The film's 'mad doctor,' Jogoro Komoda (Tatsumi Hijikata in a wonderfully bizarre film-stealing performance), who kidnaps and deforms innocent men and women so as to surround himself with literal reflections his own emotional scars and psychosis, is the maddest mad doctor in the long history of world cinema. Compared to Komoda, H.G. Wells' Dr. Moreau, as depicted in both the original novel and by Charles Laughton in the Island of Lost Souls film adaptation of 1933, is a paragon of virtue, benevolence, and rationality.

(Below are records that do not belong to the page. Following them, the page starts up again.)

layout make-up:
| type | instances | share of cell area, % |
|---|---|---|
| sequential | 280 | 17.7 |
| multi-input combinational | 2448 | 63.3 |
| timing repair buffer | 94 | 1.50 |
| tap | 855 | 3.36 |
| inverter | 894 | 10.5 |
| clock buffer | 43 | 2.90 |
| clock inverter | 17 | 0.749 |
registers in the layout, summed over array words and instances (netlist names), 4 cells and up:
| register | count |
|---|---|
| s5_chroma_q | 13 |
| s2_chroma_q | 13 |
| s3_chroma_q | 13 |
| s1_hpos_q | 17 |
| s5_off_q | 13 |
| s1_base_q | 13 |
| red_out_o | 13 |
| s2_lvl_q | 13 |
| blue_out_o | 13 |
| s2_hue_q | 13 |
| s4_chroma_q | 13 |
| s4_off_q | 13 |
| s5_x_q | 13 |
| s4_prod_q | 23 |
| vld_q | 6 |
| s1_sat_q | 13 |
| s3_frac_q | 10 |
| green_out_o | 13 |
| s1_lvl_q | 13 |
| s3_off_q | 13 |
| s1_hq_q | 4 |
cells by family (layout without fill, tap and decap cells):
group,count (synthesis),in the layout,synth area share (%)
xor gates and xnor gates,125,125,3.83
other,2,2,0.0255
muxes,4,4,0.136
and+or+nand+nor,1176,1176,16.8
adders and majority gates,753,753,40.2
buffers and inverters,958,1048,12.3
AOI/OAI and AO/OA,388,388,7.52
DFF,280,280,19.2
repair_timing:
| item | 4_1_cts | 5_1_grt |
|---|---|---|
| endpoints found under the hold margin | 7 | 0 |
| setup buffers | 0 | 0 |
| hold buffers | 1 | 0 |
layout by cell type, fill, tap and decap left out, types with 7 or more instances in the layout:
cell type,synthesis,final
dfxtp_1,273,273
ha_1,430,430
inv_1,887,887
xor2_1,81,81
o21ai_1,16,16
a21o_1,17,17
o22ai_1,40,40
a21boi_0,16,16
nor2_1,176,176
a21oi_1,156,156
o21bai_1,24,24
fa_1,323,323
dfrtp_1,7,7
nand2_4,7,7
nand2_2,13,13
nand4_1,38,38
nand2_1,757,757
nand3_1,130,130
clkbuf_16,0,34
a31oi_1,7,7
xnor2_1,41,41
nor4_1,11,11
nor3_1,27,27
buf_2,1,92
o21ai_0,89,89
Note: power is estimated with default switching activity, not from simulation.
### src/hw/rtl/led_frame_store_serial_shift_out_top_defines.svh
// Assertion macros for the LED frame store.
// Expects clk and arst_n in the scope where a macro is used.
`ifndef LED_FRAME_STORE_SERIAL_SHIFT_OUT_TOP_DEFINES_SVH
`define LED_FRAME_STORE_SERIAL_SHIFT_OUT_TOP_DEFINES_SVH

// Clocked property, off while reset is asserted
`define LFS_ASSERT(lbl, prop, msg) \
	lbl: assert property (@(posedge clk) disable iff (!arst_n) prop) else $error(msg);

// Same-cycle implication
`define LFS_ASSERT_IMPLY(lbl, ante, cons, msg) \
	`LFS_ASSERT(lbl, (ante) |-> (cons), msg)

`endif

### src/hw/rtl/lfs_pkg.sv
// Shared types and constants for the LED frame store.
// No dependencies.
`timescale 1ns / 1ps
`default_nettype none

package lfs_pkg;

	localparam int LED_COUNT_DEF    = 12;
	localparam int CHANNEL_BITS_DEF = 12;

	localparam int CMD_W    = 2;
	localparam int LED_IN_W = 4;
	localparam int COLOR_W  = 8;
	localparam int CH_W     = 6;
	localparam int GAP_W    = 8;
	localparam int BIT_W    = 4;
	localparam int CFG_IDX_W = 1;
	localparam int CFG_W    = 8;

	// LED number that moves to the far end of the string
	localparam int REMAP_LED = 6;

	localparam logic [CH_W-1:0]  GAP_AFTER_RST  = CH_W'(18);
	localparam logic [GAP_W-1:0] GAP_CLOCKS_RST = GAP_W'(72);

	localparam logic [CFG_IDX_W-1:0] CFG_GAP_AFTER  = 1'b0;
	localparam logic [CFG_IDX_W-1:0] CFG_GAP_CLOCKS = 1'b1;

	typedef enum logic [CMD_W-1:0] {
		CMD_WRITE = 2'd0,
		CMD_READ  = 2'd1,
		CMD_START = 2'd2,
		CMD_TICK  = 2'd3
	} cmd_t;

	typedef enum logic [1:0] {
		PH_IDLE  = 2'd0,
		PH_SHIFT = 2'd1,
		PH_GAP   = 2'd2,
		PH_LATCH = 2'd3
	} phase_t;

	// Slot order inside one LED row of the store
	typedef enum logic [1:0] {
		SLOT_RED   = 2'd0,
		SLOT_BLUE  = 2'd1,
		SLOT_GREEN = 2'd2
	} slot_t;

	typedef struct packed {
		logic             capture;
		logic             load;
		logic             sel_bit;
		logic [BIT_W-1:0] bit_idx;
		logic             clock_pulse;
		logic             latch_pulse;
		logic             rd_en;
		logic             wr_en;
		logic             busy;
		logic             ch_start;
		logic             ch_dec;
	} ctrl_cmd_t;

endpackage

`default_nettype wire

### src/hw/rtl/lfs_ctrl.sv
// Frame sequencer: phase FSM, bit/channel/gap counters, handshake and config.
// Depends on lfs_pkg and the assertion macro header.
`timescale 1ns / 1ps
`default_nettype none
`include "led_frame_store_serial_shift_out_top_defines.svh"

module lfs_ctrl import lfs_pkg::*; #(
	parameter int LED_COUNT    = LED_COUNT_DEF,
	parameter int CHANNEL_BITS = CHANNEL_BITS_DEF
) (
	input  wire logic                 clk,
	input  wire logic                 arst_n,
	input  wire logic                 item_valid,
	input  wire logic [CMD_W-1:0]     item_cmd,
	output logic                      item_ready,
	input  wire logic                 result_ready,
	output logic                      result_valid,
	input  wire logic                 cfg_we,
	input  wire logic [CFG_IDX_W-1:0] cfg_index,
	input  wire logic [CFG_W-1:0]     cfg_wdata,
	output ctrl_cmd_t                 ctl
);

	localparam int NUM_CH = LED_COUNT * 3;

	phase_t             phase_q, phase_d;
	cmd_t               cmd_q;
	logic [CH_W-1:0]    ch_q, ch_d;
	logic [BIT_W-1:0]   bit_q, bit_d;
	logic [GAP_W-1:0]   gap_q, gap_d;
	logic [CH_W-1:0]    gap_after_q;
	logic [GAP_W-1:0]   gap_clocks_q;
	logic               work_q;
	logic               result_valid_q;
	logic               accept;
	logic               step;
	logic               adv;

	assign item_ready   = !work_q;
	assign result_valid = result_valid_q;

	always_ff @(posedge clk or negedge arst_n) begin
		if (!arst_n) begin
			gap_after_q  <= GAP_AFTER_RST;
			gap_clocks_q <= GAP_CLOCKS_RST;
		end else if (cfg_we) begin
			case (cfg_index)
				CFG_GAP_AFTER:  gap_after_q  <= cfg_wdata[CH_W-1:0];
				CFG_GAP_CLOCKS: gap_clocks_q <= cfg_wdata[GAP_W-1:0];
				default: ;
			endcase
		end
	end

	always_ff @(posedge clk or negedge arst_n) begin
		if (!arst_n) begin
			phase_q        <= PH_IDLE;
			ch_q           <= '0;
			bit_q          <= '0;
			gap_q          <= '0;
			work_q         <= 1'b0;
			result_valid_q <= 1'b0;
		end else begin
			phase_q <= phase_d;
			ch_q    <= ch_d;
			bit_q   <= bit_d;
			gap_q   <= gap_d;
			if (accept) begin
				work_q <= 1'b1;
			end else if (step) begin
				work_q <= 1'b0;
			end
			if (step) begin
				result_valid_q <= 1'b1;
			end else if (result_ready) begin
				result_valid_q <= 1'b0;
			end
		end
	end

	always_ff @(posedge clk) begin
		if (accept) begin
			cmd_q <= cmd_t'(item_cmd);
		end
	end

	always_comb begin
		phase_d = phase_q;
		ch_d    = ch_q;
		bit_d   = bit_q;
		gap_d   = gap_q;
		adv     = 1'b0;
		ctl     = '0;
		accept  = item_valid && !work_q;
		step    = work_q && (!result_valid_q || result_ready);
		ctl.capture = accept;
		ctl.load    = step;
		ctl.bit_idx = bit_q;
		if (step) begin
			if (cmd_q == CMD_TICK) begin
				case (phase_q)
					PH_SHIFT: begin
						ctl.sel_bit     = 1'b1;
						ctl.clock_pulse = 1'b1;
						if (bit_q != '0) begin
							bit_d = bit_q - BIT_W'(1);
						end else if (ch_q == gap_after_q && gap_clocks_q != '0) begin
							gap_d   = gap_clocks_q;
							phase_d = PH_GAP;
						end else begin
							adv = 1'b1;
						end
					end
					PH_GAP: begin
						ctl.clock_pulse = 1'b1;
						gap_d = gap_q - GAP_W'(1);
						if (gap_q == GAP_W'(1)) begin
							adv = 1'b1;
						end
					end
					PH_LATCH: begin
						ctl.latch_pulse = 1'b1;
						phase_d = PH_IDLE;
					end
					default: ;
				endcase
			end else if (phase_q == PH_IDLE) begin
				case (cmd_q)
					CMD_WRITE: ctl.wr_en = 1'b1;
					CMD_READ:  ctl.rd_en = 1'b1;
					CMD_START: begin
						ch_d         = CH_W'(NUM_CH - 1);
						bit_d        = BIT_W'(CHANNEL_BITS - 1);
						gap_d        = '0;
						phase_d      = PH_SHIFT;
						ctl.ch_start = 1'b1;
					end
					default: ;
				endcase
			end
		end
		// end of a channel: next one down, or latch after channel zero
		if (adv) begin
			if (ch_q == '0) begin
				phase_d = PH_LATCH;
			end else begin
				ch_d       = ch_q - CH_W'(1);
				bit_d      = BIT_W'(CHANNEL_BITS - 1);
				phase_d    = PH_SHIFT;
				ctl.ch_dec = 1'b1;
			end
		end
		ctl.busy = (phase_d != PH_IDLE);
	end

	`LFS_ASSERT_IMPLY(a_bit_range, phase_q == PH_SHIFT, bit_q <= BIT_W'(CHANNEL_BITS - 1),
		"bit counter beyond channel width")
	`LFS_ASSERT_IMPLY(a_ch_range, phase_q != PH_IDLE, ch_q < CH_W'(NUM_CH),
		"channel index beyond store")
	`LFS_ASSERT_IMPLY(a_gap_nonzero, phase_q == PH_GAP, gap_q != '0,
		"gap phase with empty gap counter")
	`LFS_ASSERT_IMPLY(a_latch_last, phase_q == PH_LATCH, ch_q == '0,
		"latch reached before channel zero")

endmodule

`default_nettype wire
===== src/hw/rtl/led_frame_store_serial_shift_out_top_defines.svh =====
// Assertion macros for the LED frame store.
// Expects clk and arst_n in the scope where a macro is used.
`ifndef LED_FRAME_STORE_SERIAL_SHIFT_OUT_TOP_DEFINES_SVH
`define LED_FRAME_STORE_SERIAL_SHIFT_OUT_TOP_DEFINES_SVH

// Clocked property, off while reset is asserted
`define LFS_ASSERT(lbl, prop, msg) \
	lbl: assert property (@(posedge clk) disable iff (!arst_n) prop) else $error(msg);

// Same-cycle implication
`define LFS_ASSERT_IMPLY(lbl, ante, cons, msg) \
	`LFS_ASSERT(lbl, (ante) |-> (cons), msg)

`endif


===== src/hw/rtl/lfs_pkg.sv =====
// Shared types and constants for the LED frame store.
// No dependencies.
`timescale 1ns / 1ps
`default_nettype none

package lfs_pkg;

	localparam int LED_COUNT_DEF    = 12;
	localparam int CHANNEL_BITS_DEF = 12;

	localparam int CMD_W    = 2;
	localparam int LED_IN_W = 4;
	localparam int COLOR_W  = 8;
	localparam int CH_W     = 6;
	localparam int GAP_W    = 8;
	localparam int BIT_W    = 4;
	localparam int CFG_IDX_W = 1;
	localparam int CFG_W    = 8;

	// LED number that moves to the far end of the string
	localparam int REMAP_LED = 6;

	localparam logic [CH_W-1:0]  GAP_AFTER_RST  = CH_W'(18);
	localparam logic [GAP_W-1:0] GAP_CLOCKS_RST = GAP_W'(72);

	localparam logic [CFG_IDX_W-1:0] CFG_GAP_AFTER  = 1'b0;
	localparam logic [CFG_IDX_W-1:0] CFG_GAP_CLOCKS = 1'b1;

	typedef enum logic [CMD_W-1:0] {
		CMD_WRITE = 2'd0,
		CMD_READ  = 2'd1,
		CMD_START = 2'd2,
		CMD_TICK  = 2'd3
	} cmd_t;

	typedef enum logic [1:0] {
		PH_IDLE  = 2'd0,
		PH_SHIFT = 2'd1,
		PH_GAP   = 2'd2,
		PH_LATCH = 2'd3
	} phase_t;

	// Slot order inside one LED row of the store
	typedef enum logic [1:0] {
		SLOT_RED   = 2'd0,
		SLOT_BLUE  = 2'd1,
		SLOT_GREEN = 2'd2
	} slot_t;

	typedef struct packed {
		logic             capture;
		logic             load;
		logic             sel_bit;
		logic [BIT_W-1:0] bit_idx;
		logic             clock_pulse;
		logic             latch_pulse;
		logic             rd_en;
		logic             wr_en;
		logic             busy;
		logic             ch_start;
		logic             ch_dec;
	} ctrl_cmd_t;

endpackage

`default_nettype wire


===== src/hw/rtl/lfs_datapath.sv =====
// Color store, channel row/slot tracking and result register.
// Depends on lfs_pkg; driven by ctrl_cmd_t from lfs_ctrl.
`timescale 1ns / 1ps
`default_nettype none

module lfs_datapath import lfs_pkg::*; #(
	parameter int LED_COUNT = LED_COUNT_DEF
) (
	input  wire logic                clk,
	input  wire logic                arst_n,
	input  wire ctrl_cmd_t           ctl,
	input  wire logic [CMD_W-1:0]    item_cmd,
	input  wire logic [LED_IN_W-1:0] item_led,
	input  wire logic [COLOR_W-1:0]  item_red,
	input  wire logic [COLOR_W-1:0]  item_green,
	input  wire logic [COLOR_W-1:0]  item_blue,
	output logic                     data_bit,
	output logic                     clock_pulse,
	output logic                     latch_pulse,
	output logic [COLOR_W-1:0]       read_red,
	output logic [COLOR_W-1:0]       read_green,
	output logic [COLOR_W-1:0]       read_blue,
	output logic                     busy_res
);

	localparam int LED_W = $clog2(LED_COUNT);
	localparam int RW    = LED_W + 1;
	localparam int ROW_W = 3 * COLOR_W;

	// one row per LED: {red, blue, green}
	logic [ROW_W-1:0]     color_mem [LED_COUNT];
	logic [LED_COUNT-1:0] row_valid_q;

	logic [RW-1:0]      led_x;
	logic [RW-1:0]      remap;
	logic               in_range;
	logic [LED_W-1:0]   rd_addr;
	logic [LED_W-1:0]   addr_q;
	logic               in_range_q;
	logic [COLOR_W-1:0] red_q, green_q, blue_q;
	logic [ROW_W-1:0]   rd_data_q;
	logic               rd_valid_q;
	logic [ROW_W-1:0]   rd_row;
	logic [LED_W-1:0]   row_q;
	slot_t              slot_q;
	logic [COLOR_W-1:0] chan_val;
	logic [15:0]        chan_word;

	logic               data_bit_q, clock_pulse_q, latch_pulse_q, busy_q;
	logic [COLOR_W-1:0] read_red_q, read_green_q, read_blue_q;

	always_comb begin
		led_x = RW'(item_led);
		if (led_x == RW'(REMAP_LED)) begin
			remap = RW'(LED_COUNT - 1);
		end else if (led_x > RW'(REMAP_LED)) begin
			remap = led_x - RW'(1);
		end else begin
			remap = led_x;
		end
		in_range = remap < RW'(LED_COUNT);
		if (item_cmd == CMD_TICK) begin
			rd_addr = row_q;
		end else if (in_range) begin
			rd_addr = remap[LED_W-1:0];
		end else begin
			rd_addr = '0;
		end
	end

	always_ff @(posedge clk) begin
		if (ctl.capture) begin
			rd_data_q  <= color_mem[rd_addr];
			addr_q     <= rd_addr;
			in_range_q <= in_range;
			red_q      <= item_red;
			green_q    <= item_green;
			blue_q     <= item_blue;
		end
		if (ctl.load && ctl.wr_en && in_range_q) begin
			color_mem[addr_q] <= {red_q, blue_q, green_q};
		end
	end

	always_ff @(posedge clk or negedge arst_n) begin
		if (!arst_n) begin
			row_valid_q <= '0;
			rd_valid_q  <= 1'b0;
			row_q       <= '0;
			slot_q      <= SLOT_RED;
		end else begin
			if (ctl.capture) begin
				rd_valid_q <= row_valid_q[rd_addr];
			end
			if (ctl.load && ctl.wr_en && in_range_q) begin
				row_valid_q[addr_q] <= 1'b1;
			end
			if (ctl.ch_start) begin
				row_q  <= LED_W'(LED_COUNT - 1);
				slot_q <= SLOT_GREEN;
			end else if (ctl.ch_dec) begin
				case (slot_q)
					SLOT_RED: begin
						slot_q <= SLOT_GREEN;
						row_q  <= row_q - LED_W'(1);
					end
					SLOT_BLUE:  slot_q <= SLOT_RED;
					SLOT_GREEN: slot_q <= SLOT_BLUE;
					default:    slot_q <= SLOT_RED;
				endcase
			end
		end
	end

	// never-written rows read as zero
	assign rd_row = rd_valid_q ? rd_data_q : '0;

	always_comb begin
		case (slot_q)
			SLOT_RED:   chan_val = rd_row[3*COLOR_W-1:2*COLOR_W];
			SLOT_BLUE:  chan_val = rd_row[2*COLOR_W-1:COLOR_W];
			SLOT_GREEN: chan_val = rd_row[COLOR_W-1:0];
			default:    chan_val = '0;
		endcase
		// value times 16; bit index always stays below the channel width
		chan_word = {4'b0000, chan_val, 4'b0000};
	end

	always_ff @(posedge clk) begin
		if (ctl.load) begin
			data_bit_q    <= ctl.sel_bit && chan_word[ctl.bit_idx];
			clock_pulse_q <= ctl.clock_pulse;
			latch_pulse_q <= ctl.latch_pulse;
			busy_q        <= ctl.busy;
			if (ctl.rd_en && in_range_q) begin
				read_red_q   <= rd_row[3*COLOR_W-1:2*COLOR_W];
				read_blue_q  <= rd_row[2*COLOR_W-1:COLOR_W];
				read_green_q <= rd_row[COLOR_W-1:0];
			end else begin
				read_red_q   <= '0;
				read_blue_q  <= '0;
				read_green_q <= '0;
			end
		end
	end

	assign data_bit    = data_bit_q;
	assign clock_pulse = clock_pulse_q;
	assign latch_pulse = latch_pulse_q;
	assign read_red    = read_red_q;
	assign read_green  = read_green_q;
	assign read_blue   = read_blue_q;
	assign busy_res    = busy_q;

endmodule

`default_nettype wire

Komodo joins the very upper ranks of nefarious screen villains, such as Eleanor Iselin (Angela Lansbury) in John Frankenheimer's The Manchurian Candidate (1962) and Frank Booth (Dennis Hopper) in David Lynch's Blue Velvet (1986).
The first half of Horrors of Malformed Men is a conservatively-produced drama concerned with the mysteries of identity and memory: Hirosuke Hitomi (Teruo Yoshida) awakens in an insane asylum, suffering from amnesia and surrounded by rioting female inmates. Escaping, Hirosuke discovers that a prominent citizen, who resembles him exactly, has just been murdered. Cautiously making his way to the dead man's family compound on a remote portion of the Japanese coast, Hirosuke begins to unravel the mysteries of his existence, which he learns are closely tied to a weird, isolated island barely visible from the shore.
From the moment Hirosuke and his entourage set foot on the island, Horrors of Malformed Men shifts into high surreal gear and never stops building momentum for single frame.
Ishii is an extremely perceptive, sensitive, and talented director: despite its shocking carnage, spiritual squalor, and decadence, Horrors of Malformed Men, which was originally intended for general audiences, is also a physically beautiful and emotionally moving film: the climax is so deftly handled that viewers may come to sympathize, however briefly, with Komoda and the passions which has driven him to create an obscene Garden of Eden on Earth, with himself as both Father Creator and Serpent.
Despite the surgically-grafted horrors writhing through the second half of the film, one of the most powerfully repulsive scenes involves not the torments of the physically maimed, but a starving captive woman who voraciously eats handfuls of live crabs off the corpse of her lover (whose flesh has, in turn, just been devoured by the crustaceans).
That said, some--but only some--of the film's 'special effects' and 'monsters' are ludicrous as only monsters of 1960s Japanese cinema can be, and are seemingly intended to appear so: one 'monster,' for example, appears to be nothing more than a male actor amateurishly covered in standard-issue white marshmallows. Which will serve to remind viewers that earlier in his career, Ishii had directed the 'Super Giant' children's science fiction series, later compiled and released in the United States as Atomic Rulers of the World, Invaders from Space, and Attack from Space in 1964.
However, viewers looking for far more traditional monster, horror, and suspense fair such as Mystery of the Wax Museum (1933), The Creature from the Black Lagoon (1954), Village of the Damned (1960), Halloween (1978), Aliens (1986), or Sleepy Hollow (1999) should probably avoid Horrors of Malformed Men, which they are likely to find obscure, 'arty,' and unnecessarily complicated.
Horrors of Malformed Men is an important but disturbing work of fantastic art in the centuries-long tradition of the visionary and the grotesque, which, in cinematic terms, also includes Freaks (1932), Eyes Without A Face (1959), The Birds (1963), El Topo (1970), Profondo Rosso (1975), Blue Velvet, The Devil's Backbone (2001), and Donnie Darko (2001).